── Materials provided ──

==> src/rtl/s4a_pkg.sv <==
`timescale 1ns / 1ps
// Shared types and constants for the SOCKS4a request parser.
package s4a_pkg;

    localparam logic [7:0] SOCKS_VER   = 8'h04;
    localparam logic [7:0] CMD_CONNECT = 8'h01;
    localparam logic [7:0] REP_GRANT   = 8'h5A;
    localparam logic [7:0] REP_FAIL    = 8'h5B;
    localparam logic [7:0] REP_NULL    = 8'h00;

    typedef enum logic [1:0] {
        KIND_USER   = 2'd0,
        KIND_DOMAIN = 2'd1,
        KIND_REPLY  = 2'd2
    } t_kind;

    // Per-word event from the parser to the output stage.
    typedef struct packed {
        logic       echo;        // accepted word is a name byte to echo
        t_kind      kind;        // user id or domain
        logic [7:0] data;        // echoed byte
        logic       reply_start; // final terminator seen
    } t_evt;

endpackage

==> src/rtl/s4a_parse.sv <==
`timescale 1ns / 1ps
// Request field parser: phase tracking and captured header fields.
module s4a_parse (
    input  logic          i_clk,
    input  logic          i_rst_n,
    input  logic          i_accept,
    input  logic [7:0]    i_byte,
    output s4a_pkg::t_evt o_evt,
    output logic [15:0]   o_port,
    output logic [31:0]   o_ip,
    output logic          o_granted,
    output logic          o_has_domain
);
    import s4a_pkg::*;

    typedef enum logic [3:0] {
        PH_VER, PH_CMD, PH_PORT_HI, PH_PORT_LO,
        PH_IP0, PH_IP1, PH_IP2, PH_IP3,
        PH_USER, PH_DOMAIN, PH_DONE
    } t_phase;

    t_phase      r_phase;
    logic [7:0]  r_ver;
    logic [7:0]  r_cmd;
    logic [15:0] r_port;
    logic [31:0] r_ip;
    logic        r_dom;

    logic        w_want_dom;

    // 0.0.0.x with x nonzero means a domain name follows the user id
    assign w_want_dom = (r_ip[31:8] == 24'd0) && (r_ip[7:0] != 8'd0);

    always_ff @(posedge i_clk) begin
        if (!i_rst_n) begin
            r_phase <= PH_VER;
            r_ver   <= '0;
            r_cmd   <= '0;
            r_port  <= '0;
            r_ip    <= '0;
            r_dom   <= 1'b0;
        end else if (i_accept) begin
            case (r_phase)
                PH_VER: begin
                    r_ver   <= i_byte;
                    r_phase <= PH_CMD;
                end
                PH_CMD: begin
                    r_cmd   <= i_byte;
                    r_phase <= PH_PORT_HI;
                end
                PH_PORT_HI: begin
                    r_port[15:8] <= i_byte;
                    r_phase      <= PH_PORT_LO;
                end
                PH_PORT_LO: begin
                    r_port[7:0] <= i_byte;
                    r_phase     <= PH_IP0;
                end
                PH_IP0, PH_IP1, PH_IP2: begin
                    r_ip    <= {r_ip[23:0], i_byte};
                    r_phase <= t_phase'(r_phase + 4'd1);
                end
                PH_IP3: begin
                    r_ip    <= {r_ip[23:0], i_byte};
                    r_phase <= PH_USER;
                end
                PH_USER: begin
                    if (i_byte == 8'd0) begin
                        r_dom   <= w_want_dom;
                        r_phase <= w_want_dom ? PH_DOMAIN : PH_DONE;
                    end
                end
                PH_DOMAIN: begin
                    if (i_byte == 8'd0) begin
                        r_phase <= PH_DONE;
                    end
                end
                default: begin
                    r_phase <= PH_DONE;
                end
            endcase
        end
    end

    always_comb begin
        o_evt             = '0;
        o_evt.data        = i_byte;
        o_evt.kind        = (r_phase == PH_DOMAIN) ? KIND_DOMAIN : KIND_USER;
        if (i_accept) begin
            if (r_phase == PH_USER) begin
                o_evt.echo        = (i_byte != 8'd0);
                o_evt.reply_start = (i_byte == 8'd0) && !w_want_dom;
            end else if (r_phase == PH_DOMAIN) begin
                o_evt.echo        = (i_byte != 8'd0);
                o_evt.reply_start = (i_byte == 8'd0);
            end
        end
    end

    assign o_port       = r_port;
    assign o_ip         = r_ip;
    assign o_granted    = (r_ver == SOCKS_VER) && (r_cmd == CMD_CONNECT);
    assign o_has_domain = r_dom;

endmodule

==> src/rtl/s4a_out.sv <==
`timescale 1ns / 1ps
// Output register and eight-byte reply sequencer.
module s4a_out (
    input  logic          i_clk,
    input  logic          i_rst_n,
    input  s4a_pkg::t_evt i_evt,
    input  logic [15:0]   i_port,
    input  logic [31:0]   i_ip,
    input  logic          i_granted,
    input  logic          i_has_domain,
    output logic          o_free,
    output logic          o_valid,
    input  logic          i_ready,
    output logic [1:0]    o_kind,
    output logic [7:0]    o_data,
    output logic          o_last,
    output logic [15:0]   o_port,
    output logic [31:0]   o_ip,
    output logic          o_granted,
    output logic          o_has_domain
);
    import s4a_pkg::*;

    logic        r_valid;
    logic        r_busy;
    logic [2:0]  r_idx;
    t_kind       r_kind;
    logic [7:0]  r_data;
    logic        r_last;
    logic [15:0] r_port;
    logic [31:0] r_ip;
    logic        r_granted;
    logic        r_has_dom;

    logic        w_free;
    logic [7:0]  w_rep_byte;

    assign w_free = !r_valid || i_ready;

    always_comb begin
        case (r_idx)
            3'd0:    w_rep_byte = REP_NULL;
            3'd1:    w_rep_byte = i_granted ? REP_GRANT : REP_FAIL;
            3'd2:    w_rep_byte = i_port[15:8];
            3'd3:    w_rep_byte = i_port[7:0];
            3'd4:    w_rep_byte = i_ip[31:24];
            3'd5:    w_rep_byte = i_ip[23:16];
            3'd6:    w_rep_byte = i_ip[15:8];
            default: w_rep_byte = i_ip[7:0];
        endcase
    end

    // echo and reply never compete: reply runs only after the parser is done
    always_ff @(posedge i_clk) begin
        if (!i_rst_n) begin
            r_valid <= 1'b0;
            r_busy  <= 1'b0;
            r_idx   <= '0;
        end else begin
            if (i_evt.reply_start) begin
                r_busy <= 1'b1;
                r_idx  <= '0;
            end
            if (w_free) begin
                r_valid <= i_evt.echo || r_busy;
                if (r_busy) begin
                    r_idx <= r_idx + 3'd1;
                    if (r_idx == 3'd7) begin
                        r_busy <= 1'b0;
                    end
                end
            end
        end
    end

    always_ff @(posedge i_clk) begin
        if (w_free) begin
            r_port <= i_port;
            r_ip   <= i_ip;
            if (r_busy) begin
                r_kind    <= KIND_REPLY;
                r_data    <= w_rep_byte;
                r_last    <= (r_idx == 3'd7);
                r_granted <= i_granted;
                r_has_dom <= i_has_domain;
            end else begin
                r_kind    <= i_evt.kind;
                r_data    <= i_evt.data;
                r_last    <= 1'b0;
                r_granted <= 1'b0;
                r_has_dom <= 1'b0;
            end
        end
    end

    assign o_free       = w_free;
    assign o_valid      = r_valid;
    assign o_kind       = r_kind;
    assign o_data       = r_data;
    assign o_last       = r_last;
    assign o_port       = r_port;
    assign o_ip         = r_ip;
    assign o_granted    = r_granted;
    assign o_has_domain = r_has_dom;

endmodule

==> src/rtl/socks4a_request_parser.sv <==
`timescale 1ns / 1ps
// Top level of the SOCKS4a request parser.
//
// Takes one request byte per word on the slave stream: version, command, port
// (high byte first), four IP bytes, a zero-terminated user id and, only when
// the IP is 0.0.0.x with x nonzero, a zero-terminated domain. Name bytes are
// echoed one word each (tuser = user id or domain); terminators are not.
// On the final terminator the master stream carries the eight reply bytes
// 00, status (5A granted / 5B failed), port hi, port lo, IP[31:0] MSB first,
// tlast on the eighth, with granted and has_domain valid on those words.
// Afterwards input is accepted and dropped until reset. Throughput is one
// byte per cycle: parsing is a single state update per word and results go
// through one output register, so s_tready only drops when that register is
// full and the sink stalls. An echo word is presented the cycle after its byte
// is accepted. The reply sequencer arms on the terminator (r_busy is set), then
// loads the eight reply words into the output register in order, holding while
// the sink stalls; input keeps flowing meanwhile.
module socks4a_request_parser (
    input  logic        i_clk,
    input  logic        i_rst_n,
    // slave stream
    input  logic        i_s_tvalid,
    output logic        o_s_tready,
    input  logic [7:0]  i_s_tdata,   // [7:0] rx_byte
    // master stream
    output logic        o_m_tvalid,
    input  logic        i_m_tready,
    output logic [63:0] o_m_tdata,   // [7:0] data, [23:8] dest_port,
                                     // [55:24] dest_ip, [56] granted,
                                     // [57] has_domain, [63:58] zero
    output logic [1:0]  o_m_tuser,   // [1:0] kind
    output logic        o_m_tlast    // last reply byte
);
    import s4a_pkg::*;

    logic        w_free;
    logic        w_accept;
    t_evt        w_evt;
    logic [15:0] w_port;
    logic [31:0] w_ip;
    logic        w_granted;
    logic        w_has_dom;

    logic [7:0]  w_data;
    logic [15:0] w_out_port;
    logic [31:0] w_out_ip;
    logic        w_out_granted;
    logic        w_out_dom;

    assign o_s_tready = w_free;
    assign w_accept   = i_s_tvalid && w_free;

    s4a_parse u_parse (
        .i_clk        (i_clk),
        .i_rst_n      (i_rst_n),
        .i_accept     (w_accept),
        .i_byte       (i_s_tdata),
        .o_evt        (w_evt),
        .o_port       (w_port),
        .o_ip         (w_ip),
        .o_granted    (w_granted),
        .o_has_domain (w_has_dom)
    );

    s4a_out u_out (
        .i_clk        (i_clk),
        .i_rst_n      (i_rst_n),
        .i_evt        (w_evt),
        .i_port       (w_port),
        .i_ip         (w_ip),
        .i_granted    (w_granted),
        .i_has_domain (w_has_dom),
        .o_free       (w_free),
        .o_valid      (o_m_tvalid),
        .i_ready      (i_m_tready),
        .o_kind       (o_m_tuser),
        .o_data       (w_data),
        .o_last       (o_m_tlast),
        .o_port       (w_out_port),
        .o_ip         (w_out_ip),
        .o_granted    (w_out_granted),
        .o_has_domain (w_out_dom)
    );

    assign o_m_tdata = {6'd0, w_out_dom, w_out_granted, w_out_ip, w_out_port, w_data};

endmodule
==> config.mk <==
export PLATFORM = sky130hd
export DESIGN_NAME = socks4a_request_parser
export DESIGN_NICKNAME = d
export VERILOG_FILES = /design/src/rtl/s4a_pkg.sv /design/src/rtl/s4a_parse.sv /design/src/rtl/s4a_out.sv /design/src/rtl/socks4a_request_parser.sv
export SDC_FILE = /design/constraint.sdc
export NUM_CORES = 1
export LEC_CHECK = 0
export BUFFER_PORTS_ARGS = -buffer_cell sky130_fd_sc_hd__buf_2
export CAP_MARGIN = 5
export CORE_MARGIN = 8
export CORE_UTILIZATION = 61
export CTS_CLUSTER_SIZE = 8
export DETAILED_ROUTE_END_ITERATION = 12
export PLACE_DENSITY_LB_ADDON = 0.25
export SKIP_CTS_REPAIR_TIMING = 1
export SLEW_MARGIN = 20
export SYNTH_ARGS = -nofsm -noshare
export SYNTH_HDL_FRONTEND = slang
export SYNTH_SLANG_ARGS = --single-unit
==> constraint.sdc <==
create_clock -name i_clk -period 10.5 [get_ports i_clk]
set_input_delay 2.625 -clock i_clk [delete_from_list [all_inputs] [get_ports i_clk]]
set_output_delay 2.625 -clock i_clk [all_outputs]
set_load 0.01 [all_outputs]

───

◆ **What to produce**
The lines from the start of the entries above through the line containing "typedef enum logic [3:0]" are the ones to return, please; copy them exactly and include both ends.

◆ **Reply**
==> src/rtl/s4a_pkg.sv <==
`timescale 1ns / 1ps
// Shared types and constants for the SOCKS4a request parser.
package s4a_pkg;

    localparam logic [7:0] SOCKS_VER   = 8'h04;
    localparam logic [7:0] CMD_CONNECT = 8'h01;
    localparam logic [7:0] REP_GRANT   = 8'h5A;
    localparam logic [7:0] REP_FAIL    = 8'h5B;
    localparam logic [7:0] REP_NULL    = 8'h00;

    typedef enum logic [1:0] {
        KIND_USER   = 2'd0,
        KIND_DOMAIN = 2'd1,
        KIND_REPLY  = 2'd2
    } t_kind;

    // Per-word event from the parser to the output stage.
    typedef struct packed {
        logic       echo;        // accepted word is a name byte to echo
        t_kind      kind;        // user id or domain
        logic [7:0] data;        // echoed byte
        logic       reply_start; // final terminator seen
    } t_evt;

endpackage

==> src/rtl/s4a_parse.sv <==
`timescale 1ns / 1ps
// Request field parser: phase tracking and captured header fields.
module s4a_parse (
    input  logic          i_clk,
    input  logic          i_rst_n,
    input  logic          i_accept,
    input  logic [7:0]    i_byte,
    output s4a_pkg::t_evt o_evt,
    output logic [15:0]   o_port,
    output logic [31:0]   o_ip,
    output logic          o_granted,
    output logic          o_has_domain
);
    import s4a_pkg::*;

    typedef enum logic [3:0] {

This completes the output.